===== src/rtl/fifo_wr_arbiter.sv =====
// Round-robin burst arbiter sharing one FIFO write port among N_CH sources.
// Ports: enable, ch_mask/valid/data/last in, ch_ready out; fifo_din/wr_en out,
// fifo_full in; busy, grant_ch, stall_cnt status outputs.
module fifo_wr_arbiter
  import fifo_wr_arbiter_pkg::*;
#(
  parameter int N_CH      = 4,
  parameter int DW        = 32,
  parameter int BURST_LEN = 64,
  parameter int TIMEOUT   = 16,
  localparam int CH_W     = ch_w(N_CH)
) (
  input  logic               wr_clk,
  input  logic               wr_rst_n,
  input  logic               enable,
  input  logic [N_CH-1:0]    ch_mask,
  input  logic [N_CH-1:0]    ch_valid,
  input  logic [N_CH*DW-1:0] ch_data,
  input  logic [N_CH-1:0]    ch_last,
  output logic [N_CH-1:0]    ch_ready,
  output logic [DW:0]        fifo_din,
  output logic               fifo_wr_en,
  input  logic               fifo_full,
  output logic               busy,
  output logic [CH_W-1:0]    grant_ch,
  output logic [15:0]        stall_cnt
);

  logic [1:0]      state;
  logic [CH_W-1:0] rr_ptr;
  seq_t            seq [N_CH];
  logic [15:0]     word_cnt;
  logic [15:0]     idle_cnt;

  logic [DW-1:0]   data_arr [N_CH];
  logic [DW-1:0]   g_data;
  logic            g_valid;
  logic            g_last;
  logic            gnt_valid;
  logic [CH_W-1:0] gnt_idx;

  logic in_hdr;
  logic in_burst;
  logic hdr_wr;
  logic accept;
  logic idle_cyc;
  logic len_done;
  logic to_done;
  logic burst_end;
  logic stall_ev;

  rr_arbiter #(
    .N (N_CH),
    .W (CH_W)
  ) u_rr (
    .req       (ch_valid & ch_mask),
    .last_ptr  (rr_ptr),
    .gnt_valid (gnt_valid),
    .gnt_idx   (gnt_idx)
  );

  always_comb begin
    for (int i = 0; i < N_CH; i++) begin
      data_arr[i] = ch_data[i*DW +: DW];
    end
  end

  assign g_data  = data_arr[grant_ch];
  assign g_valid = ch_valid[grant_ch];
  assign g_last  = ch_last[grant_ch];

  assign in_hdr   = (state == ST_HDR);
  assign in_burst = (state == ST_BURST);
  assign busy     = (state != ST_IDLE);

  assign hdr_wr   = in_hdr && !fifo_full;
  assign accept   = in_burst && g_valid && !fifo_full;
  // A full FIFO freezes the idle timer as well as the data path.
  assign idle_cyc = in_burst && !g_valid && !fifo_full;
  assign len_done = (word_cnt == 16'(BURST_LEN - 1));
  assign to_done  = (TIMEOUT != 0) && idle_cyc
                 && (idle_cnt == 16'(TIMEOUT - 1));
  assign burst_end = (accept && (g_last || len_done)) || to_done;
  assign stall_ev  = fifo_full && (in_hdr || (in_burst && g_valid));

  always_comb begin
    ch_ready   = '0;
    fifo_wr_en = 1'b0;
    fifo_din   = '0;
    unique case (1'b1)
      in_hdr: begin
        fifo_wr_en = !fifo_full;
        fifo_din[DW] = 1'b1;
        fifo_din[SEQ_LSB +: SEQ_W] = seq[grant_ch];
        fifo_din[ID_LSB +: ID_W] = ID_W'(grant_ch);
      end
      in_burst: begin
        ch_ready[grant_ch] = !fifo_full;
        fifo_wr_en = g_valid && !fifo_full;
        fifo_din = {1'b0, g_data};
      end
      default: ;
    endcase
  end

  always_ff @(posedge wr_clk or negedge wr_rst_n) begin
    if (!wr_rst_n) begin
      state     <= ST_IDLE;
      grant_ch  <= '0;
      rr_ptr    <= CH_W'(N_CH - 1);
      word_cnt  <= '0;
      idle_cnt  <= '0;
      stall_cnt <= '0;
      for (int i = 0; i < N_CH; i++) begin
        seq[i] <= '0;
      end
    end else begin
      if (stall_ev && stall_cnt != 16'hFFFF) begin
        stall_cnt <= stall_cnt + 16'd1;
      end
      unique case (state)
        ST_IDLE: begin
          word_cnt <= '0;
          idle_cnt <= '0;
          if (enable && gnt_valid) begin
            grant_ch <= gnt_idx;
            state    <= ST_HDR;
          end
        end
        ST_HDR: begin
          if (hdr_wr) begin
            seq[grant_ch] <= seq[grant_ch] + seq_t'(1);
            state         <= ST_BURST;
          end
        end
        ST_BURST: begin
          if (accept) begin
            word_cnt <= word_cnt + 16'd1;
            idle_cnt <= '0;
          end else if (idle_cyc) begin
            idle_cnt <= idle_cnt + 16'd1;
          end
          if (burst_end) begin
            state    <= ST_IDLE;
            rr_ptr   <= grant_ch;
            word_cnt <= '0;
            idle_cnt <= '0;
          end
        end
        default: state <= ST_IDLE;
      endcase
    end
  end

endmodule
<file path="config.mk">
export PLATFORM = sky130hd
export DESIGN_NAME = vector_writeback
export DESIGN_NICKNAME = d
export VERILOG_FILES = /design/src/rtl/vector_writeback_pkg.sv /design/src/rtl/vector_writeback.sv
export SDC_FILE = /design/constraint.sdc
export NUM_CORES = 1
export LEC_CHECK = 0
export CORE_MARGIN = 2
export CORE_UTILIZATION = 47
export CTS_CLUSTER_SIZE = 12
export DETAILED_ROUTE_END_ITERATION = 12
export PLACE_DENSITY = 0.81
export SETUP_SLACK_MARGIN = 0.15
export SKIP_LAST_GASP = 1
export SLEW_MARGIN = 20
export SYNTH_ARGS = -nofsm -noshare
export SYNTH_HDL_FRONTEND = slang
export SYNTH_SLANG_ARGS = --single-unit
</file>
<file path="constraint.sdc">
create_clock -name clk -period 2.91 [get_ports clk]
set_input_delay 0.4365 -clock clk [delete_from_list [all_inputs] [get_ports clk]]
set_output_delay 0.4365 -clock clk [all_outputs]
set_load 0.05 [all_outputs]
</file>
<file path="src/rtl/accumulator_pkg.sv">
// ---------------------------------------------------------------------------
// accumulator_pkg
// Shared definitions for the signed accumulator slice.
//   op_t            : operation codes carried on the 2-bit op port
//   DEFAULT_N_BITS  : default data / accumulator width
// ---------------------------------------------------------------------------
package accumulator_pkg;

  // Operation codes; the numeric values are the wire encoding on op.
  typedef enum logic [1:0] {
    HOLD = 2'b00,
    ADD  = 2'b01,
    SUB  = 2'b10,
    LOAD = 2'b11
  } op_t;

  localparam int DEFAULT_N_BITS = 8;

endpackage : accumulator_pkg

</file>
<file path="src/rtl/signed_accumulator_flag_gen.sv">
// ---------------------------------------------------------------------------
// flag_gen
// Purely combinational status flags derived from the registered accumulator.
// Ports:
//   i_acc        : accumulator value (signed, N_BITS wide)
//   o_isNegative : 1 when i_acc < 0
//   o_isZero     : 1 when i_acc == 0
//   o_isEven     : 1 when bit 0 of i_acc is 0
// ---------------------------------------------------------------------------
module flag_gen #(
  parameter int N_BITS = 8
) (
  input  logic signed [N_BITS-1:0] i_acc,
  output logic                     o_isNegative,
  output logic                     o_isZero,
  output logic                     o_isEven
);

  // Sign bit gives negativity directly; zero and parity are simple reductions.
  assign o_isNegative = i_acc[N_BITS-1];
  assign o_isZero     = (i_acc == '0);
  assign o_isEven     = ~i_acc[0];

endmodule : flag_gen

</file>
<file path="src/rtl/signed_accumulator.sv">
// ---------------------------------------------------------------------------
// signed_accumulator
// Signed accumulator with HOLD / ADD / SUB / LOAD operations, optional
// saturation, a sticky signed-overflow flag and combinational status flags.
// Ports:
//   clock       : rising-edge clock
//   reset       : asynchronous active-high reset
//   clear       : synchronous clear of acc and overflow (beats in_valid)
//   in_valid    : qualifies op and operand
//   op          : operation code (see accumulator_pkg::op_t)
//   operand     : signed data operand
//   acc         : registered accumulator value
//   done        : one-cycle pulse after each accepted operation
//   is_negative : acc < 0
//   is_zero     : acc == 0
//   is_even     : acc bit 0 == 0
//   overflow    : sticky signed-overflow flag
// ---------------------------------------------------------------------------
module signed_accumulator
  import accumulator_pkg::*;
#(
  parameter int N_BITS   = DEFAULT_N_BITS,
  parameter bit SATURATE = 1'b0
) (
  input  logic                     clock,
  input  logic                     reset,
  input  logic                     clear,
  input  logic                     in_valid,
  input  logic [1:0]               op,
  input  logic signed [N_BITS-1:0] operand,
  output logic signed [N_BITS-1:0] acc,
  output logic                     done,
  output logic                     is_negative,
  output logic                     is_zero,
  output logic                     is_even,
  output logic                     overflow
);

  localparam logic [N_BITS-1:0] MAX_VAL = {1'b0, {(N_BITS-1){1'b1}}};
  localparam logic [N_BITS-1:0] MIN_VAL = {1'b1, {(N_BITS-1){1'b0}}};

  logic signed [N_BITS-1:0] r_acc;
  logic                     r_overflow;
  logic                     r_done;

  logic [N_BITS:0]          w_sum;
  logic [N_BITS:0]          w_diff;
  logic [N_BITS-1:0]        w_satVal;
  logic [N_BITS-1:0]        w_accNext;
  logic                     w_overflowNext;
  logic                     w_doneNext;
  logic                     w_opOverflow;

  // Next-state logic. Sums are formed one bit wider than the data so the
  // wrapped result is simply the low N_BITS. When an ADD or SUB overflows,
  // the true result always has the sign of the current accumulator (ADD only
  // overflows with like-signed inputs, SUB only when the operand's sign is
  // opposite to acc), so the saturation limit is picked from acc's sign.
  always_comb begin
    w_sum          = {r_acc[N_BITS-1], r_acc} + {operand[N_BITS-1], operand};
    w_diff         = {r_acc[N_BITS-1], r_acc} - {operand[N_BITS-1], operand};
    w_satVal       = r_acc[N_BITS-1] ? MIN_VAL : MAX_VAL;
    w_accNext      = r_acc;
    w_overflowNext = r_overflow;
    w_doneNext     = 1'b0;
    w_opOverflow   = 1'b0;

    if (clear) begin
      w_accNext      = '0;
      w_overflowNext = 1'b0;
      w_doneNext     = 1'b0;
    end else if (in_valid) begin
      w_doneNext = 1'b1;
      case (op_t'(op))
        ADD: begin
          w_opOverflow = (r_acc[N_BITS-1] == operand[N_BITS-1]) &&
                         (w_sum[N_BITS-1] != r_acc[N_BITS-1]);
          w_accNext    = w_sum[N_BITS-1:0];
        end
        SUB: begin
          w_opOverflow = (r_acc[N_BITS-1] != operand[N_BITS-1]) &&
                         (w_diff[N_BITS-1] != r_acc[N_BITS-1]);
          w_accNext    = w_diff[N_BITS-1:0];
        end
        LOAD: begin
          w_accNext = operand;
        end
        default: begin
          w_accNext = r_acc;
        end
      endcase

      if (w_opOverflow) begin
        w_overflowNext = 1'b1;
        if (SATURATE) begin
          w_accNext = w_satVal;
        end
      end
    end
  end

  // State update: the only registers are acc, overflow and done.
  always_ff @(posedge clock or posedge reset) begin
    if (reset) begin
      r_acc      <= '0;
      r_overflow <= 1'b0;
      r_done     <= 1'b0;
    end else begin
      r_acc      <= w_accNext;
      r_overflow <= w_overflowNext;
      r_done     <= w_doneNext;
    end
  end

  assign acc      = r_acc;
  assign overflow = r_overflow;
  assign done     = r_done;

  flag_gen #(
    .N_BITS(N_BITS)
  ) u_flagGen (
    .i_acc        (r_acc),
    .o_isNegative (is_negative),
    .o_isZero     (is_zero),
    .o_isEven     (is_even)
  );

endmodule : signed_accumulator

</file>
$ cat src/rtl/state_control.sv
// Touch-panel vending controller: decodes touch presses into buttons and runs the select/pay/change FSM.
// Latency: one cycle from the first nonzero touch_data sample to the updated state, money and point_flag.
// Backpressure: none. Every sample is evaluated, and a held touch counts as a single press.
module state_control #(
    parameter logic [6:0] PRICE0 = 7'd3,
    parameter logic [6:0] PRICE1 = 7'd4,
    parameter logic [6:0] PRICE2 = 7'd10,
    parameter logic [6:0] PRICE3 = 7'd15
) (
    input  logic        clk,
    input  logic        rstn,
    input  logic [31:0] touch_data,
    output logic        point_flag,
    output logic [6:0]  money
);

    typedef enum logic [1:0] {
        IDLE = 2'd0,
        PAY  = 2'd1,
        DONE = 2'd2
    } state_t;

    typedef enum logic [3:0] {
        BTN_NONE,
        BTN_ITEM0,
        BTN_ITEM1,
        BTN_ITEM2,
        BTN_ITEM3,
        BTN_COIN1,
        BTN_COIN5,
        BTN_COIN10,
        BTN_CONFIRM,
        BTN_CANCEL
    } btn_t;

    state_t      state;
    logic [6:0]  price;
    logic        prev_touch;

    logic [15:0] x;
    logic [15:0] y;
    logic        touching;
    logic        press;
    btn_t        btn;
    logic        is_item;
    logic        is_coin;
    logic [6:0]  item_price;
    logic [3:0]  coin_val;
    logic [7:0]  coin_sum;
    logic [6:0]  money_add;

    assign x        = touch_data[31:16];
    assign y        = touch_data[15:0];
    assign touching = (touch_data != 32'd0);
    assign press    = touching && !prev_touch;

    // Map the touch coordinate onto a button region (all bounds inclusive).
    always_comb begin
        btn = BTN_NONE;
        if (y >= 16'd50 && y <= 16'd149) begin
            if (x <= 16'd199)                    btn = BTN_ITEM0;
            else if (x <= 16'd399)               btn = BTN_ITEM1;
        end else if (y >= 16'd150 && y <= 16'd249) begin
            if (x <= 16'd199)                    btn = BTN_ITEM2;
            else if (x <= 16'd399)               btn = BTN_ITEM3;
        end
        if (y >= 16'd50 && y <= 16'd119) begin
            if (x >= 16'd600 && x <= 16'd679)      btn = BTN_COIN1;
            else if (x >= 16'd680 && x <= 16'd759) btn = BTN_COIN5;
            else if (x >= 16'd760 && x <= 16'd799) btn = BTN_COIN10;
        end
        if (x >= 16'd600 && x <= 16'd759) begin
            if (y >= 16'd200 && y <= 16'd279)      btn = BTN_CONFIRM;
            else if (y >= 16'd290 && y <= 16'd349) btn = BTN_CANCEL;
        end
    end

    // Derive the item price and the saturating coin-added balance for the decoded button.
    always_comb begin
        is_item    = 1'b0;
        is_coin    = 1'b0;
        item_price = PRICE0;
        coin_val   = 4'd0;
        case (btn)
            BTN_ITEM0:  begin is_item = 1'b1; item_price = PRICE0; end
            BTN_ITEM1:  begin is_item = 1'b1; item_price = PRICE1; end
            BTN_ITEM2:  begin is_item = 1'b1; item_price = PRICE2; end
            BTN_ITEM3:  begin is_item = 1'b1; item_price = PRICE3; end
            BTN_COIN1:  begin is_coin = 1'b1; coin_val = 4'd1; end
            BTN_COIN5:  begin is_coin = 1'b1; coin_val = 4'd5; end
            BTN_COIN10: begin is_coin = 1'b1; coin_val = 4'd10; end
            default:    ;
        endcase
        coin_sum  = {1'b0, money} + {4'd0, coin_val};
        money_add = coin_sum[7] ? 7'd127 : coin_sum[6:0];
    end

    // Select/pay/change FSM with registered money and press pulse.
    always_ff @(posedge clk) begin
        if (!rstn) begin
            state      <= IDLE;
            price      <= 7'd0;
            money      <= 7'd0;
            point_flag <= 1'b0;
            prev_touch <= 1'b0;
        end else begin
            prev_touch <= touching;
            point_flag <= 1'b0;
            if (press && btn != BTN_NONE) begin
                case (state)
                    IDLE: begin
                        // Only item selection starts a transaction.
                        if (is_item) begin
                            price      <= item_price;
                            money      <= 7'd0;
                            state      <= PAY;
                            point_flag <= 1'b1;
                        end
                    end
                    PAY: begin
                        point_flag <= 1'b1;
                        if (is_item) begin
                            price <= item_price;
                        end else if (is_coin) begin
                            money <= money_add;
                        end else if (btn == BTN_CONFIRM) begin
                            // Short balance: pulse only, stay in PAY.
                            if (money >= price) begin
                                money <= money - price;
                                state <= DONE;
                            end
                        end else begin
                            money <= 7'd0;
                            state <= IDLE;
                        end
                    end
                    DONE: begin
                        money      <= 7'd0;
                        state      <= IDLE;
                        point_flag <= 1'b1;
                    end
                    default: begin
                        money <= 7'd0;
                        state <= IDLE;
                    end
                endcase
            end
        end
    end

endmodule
——————
▸ Task objective
Scan the records above for the word "HOLD". Copy each line that has it.

▸ Written solution
    HOLD = 2'b00,
// Signed accumulator with HOLD / ADD / SUB / LOAD operations, optional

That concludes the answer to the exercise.